I've been searching for a new way to approach my illness and the adverse affects it has had on my life.
While reading through a recent Beliefnet email I clicked on a link to Therese J. Borchard's blog Beyond Blue which had posted an interesting piece from the blog If You're Going Through Hell Keep Going. From these two blogs I began reading the blogs that were being followed, and went from one to another, reading, reading, reading... and often subscribing, as you can see by the list of blogs I am currently following.
My brain is shutting down, so I thought I'd write a post and then go to bed.

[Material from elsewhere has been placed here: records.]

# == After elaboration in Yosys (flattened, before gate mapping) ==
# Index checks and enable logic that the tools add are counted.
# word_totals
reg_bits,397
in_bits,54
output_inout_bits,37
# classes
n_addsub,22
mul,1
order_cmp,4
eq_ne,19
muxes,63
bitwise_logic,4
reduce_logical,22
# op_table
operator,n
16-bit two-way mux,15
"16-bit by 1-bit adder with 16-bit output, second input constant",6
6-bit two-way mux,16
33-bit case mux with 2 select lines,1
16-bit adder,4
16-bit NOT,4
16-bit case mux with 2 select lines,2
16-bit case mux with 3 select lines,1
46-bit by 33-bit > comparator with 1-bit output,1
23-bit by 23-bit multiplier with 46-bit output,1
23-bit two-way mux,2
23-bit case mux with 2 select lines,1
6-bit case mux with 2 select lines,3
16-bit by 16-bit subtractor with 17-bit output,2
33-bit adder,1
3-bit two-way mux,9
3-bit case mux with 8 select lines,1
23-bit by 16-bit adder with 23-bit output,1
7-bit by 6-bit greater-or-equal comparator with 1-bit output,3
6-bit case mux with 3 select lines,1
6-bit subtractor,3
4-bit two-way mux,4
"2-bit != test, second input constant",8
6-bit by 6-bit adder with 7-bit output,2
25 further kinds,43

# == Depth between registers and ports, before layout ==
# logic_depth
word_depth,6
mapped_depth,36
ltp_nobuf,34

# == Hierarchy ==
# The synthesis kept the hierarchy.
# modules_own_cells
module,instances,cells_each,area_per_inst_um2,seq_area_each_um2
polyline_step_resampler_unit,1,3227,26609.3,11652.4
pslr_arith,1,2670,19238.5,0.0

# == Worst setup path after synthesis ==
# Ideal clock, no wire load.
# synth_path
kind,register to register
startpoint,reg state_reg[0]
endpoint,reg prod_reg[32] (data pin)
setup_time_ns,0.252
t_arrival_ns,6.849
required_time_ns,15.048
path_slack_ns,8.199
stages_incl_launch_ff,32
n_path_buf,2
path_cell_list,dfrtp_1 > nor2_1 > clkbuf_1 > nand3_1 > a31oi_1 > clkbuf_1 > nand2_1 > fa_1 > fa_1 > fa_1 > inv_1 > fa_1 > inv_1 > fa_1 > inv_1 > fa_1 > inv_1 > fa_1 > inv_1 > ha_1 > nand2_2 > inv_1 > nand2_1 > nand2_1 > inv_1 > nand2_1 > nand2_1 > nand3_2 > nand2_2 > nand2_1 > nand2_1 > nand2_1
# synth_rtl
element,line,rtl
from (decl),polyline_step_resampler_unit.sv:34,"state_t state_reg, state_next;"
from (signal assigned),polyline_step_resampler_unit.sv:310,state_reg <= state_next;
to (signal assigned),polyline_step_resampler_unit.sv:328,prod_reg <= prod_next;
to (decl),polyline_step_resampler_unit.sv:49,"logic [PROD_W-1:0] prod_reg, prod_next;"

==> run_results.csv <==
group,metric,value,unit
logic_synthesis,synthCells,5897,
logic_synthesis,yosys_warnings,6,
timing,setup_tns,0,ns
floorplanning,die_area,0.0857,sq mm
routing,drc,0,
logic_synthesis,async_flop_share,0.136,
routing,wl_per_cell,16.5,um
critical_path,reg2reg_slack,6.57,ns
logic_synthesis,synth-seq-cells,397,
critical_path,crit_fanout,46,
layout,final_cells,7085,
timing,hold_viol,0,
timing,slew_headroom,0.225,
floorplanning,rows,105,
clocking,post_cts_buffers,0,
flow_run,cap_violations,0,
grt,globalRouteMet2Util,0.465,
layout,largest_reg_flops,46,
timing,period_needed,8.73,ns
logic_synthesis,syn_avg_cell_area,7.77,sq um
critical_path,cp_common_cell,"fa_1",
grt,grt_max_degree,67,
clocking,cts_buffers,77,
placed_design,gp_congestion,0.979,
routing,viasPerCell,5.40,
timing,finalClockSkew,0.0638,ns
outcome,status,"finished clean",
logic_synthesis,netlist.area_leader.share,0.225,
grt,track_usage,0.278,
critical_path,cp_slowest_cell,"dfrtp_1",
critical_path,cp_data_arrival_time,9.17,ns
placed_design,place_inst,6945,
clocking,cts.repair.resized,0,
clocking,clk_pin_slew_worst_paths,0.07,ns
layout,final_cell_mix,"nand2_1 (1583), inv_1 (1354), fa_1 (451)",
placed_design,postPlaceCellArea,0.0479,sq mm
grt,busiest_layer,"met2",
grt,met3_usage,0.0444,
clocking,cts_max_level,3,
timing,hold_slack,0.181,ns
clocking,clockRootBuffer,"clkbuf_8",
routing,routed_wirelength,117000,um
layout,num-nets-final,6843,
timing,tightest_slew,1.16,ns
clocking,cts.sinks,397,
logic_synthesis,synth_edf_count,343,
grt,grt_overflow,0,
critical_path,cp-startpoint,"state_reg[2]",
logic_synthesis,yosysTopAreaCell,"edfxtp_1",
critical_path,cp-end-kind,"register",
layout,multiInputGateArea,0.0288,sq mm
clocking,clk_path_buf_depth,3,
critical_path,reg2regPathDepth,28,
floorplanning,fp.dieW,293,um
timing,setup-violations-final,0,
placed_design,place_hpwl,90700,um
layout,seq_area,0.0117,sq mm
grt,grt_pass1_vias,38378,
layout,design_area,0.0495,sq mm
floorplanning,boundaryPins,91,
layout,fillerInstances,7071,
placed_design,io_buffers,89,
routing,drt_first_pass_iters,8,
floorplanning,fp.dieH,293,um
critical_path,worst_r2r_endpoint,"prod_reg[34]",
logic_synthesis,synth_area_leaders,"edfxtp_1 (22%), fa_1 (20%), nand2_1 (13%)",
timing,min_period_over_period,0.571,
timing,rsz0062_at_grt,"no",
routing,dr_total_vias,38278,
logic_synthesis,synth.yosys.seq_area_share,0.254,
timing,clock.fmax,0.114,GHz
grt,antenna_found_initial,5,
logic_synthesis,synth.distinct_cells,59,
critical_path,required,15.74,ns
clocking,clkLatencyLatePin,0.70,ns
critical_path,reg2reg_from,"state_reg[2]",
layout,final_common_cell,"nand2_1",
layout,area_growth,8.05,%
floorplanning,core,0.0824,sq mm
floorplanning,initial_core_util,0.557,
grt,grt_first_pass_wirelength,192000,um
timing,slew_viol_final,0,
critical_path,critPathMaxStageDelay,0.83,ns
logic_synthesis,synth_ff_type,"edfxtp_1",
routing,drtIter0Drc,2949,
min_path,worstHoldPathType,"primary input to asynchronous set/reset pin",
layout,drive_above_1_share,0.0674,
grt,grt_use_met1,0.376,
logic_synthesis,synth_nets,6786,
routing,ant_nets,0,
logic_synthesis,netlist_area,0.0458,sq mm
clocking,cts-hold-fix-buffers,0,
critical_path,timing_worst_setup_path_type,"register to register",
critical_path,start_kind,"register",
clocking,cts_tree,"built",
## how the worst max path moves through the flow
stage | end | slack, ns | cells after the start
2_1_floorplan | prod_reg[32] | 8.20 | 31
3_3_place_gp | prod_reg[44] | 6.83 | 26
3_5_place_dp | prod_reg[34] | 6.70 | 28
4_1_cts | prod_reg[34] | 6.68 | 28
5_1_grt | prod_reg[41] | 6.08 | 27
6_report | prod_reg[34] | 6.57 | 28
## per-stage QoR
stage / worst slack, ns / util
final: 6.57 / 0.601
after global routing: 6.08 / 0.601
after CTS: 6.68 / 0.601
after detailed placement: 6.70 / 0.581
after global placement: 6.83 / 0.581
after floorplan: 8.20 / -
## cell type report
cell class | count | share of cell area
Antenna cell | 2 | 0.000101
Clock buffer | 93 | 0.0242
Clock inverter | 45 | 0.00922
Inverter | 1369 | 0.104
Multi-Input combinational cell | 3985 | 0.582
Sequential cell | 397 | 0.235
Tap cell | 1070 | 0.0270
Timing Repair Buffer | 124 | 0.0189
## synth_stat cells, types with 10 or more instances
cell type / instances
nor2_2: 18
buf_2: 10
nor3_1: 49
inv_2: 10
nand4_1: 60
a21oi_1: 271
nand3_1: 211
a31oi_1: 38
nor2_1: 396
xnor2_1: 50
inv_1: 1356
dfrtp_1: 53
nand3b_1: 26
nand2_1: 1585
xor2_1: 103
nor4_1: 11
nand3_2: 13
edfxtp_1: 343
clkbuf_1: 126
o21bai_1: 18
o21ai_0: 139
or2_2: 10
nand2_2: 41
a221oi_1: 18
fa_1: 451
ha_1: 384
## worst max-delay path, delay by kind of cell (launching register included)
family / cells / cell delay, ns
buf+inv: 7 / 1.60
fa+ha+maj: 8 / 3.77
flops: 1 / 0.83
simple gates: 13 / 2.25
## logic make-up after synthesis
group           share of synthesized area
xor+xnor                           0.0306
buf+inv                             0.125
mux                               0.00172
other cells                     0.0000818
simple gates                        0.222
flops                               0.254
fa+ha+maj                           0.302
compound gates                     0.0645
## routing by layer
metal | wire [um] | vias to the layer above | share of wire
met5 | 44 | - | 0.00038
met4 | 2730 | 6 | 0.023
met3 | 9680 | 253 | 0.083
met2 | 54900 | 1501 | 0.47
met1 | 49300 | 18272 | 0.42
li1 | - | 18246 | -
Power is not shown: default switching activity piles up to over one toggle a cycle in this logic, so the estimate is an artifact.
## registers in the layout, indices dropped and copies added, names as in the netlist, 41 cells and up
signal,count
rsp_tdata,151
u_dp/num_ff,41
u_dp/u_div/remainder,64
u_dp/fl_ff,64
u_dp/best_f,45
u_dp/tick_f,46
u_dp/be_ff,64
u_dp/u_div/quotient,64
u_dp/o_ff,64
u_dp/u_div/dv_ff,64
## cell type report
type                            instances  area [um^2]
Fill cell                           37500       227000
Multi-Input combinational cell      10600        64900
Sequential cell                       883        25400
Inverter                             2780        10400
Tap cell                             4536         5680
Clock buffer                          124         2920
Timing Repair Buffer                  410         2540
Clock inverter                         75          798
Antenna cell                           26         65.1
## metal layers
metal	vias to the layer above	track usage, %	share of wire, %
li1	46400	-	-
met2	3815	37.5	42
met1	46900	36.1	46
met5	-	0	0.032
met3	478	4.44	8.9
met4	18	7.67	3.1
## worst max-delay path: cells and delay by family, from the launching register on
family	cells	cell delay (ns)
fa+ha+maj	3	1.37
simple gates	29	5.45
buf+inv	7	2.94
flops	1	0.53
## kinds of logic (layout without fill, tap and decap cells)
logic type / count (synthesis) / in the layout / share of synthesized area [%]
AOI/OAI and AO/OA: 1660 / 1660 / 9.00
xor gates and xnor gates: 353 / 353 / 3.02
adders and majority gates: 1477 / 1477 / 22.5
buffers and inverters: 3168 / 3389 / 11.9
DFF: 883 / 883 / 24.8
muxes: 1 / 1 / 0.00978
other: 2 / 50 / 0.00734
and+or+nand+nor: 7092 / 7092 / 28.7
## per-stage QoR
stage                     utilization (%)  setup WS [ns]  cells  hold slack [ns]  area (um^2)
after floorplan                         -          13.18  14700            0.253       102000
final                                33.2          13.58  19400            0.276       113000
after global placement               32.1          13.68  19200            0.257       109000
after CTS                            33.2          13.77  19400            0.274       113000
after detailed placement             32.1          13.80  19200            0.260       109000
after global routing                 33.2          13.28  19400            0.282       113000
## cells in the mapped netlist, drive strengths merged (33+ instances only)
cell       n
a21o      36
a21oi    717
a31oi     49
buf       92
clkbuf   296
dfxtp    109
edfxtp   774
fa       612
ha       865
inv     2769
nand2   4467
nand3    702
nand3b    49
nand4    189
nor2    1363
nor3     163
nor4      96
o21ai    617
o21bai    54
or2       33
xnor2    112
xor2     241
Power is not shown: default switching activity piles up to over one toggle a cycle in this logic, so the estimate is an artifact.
### src/hdl/dtab_pkg.sv
// Shared item types for the depth-tested alpha blend core.
package dtab_pkg;

    localparam int unsigned FULL_BRIGHT = 32767;
    localparam int unsigned OPAQUE      = 255;

    typedef struct packed {
        logic [7:0]  dest_red;
        logic [7:0]  dest_green;
        logic [7:0]  dest_blue;
        logic [31:0] stored_depth;
        logic [7:0]  src_red;
        logic [7:0]  src_green;
        logic [7:0]  src_blue;
        logic [7:0]  src_alpha;
        logic [31:0] new_depth;
        logic [14:0] brightness;
    } t_pixel_in;

    typedef struct packed {
        logic        written;
        logic [7:0]  out_red;
        logic [7:0]  out_green;
        logic [7:0]  out_blue;
        logic [31:0] out_depth;
    } t_pixel_out;

endpackage
$ cat config.mk
export PLATFORM = sky130hd
export DESIGN_NAME = averaging_hysteresis_thermostat_core
export DESIGN_NICKNAME = d
export VERILOG_FILES = /design/src/rtl/core/aht_pkg.sv /design/src/rtl/core/averaging_hysteresis_thermostat_core.sv /design/src/rtl/core/aht_ctrl.sv /design/src/rtl/core/aht_dpath.sv
export SDC_FILE = /design/constraint.sdc
export NUM_CORES = 1
export LEC_CHECK = 0
export ABC_AREA = 1
export BUFFER_PORTS_ARGS = -buffer_cell sky130_fd_sc_hd__buf_2
export CAP_MARGIN = 20
export CORE_MARGIN = 2
export CORE_UTILIZATION = 35
export CTS_BUF_LIST = sky130_fd_sc_hd__clkbuf_16
export CTS_CLUSTER_DIAMETER = 30
export DETAILED_ROUTE_END_ITERATION = 10
export PLACE_DENSITY = 0.6
export RECOVER_POWER = 50
export SLEW_MARGIN = 5
export SYNTH_ARGS = -nofsm -noshare
export SYNTH_HDL_FRONTEND = slang
export SYNTH_SLANG_ARGS = --single-unit
$ cat constraint.sdc
create_clock -name clk -period 7.5 [get_ports clk]
set_input_delay 1.125 -clock clk [delete_from_list [all_inputs] [get_ports clk]]
set_output_delay 1.125 -clock clk [all_outputs]
set_load 0.05 [all_outputs]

Since losing my job at the beginning of 2006, I've been spinning my wheels, and there is very little tred left on them. After a few fitful starts and stops attempting to gain momentum for a career transition, including returning to college fulltime for a year (Fall '06 /Spring '07), I have recently come to the conclusion that I am not going to get out of this alive, alone.
I have been taking some faltering steps in a new direction, for me. First, I've been actively looking around for a depression/bipolar support group, visiting three different ones so far. And second, I've decided to birth this blog. I suppose for the forseeable future it will look more like a boring, whiny, personal journal than anything like the enlightened commentary I've been reading in your blogs. But if so, I can't really apologize just yet.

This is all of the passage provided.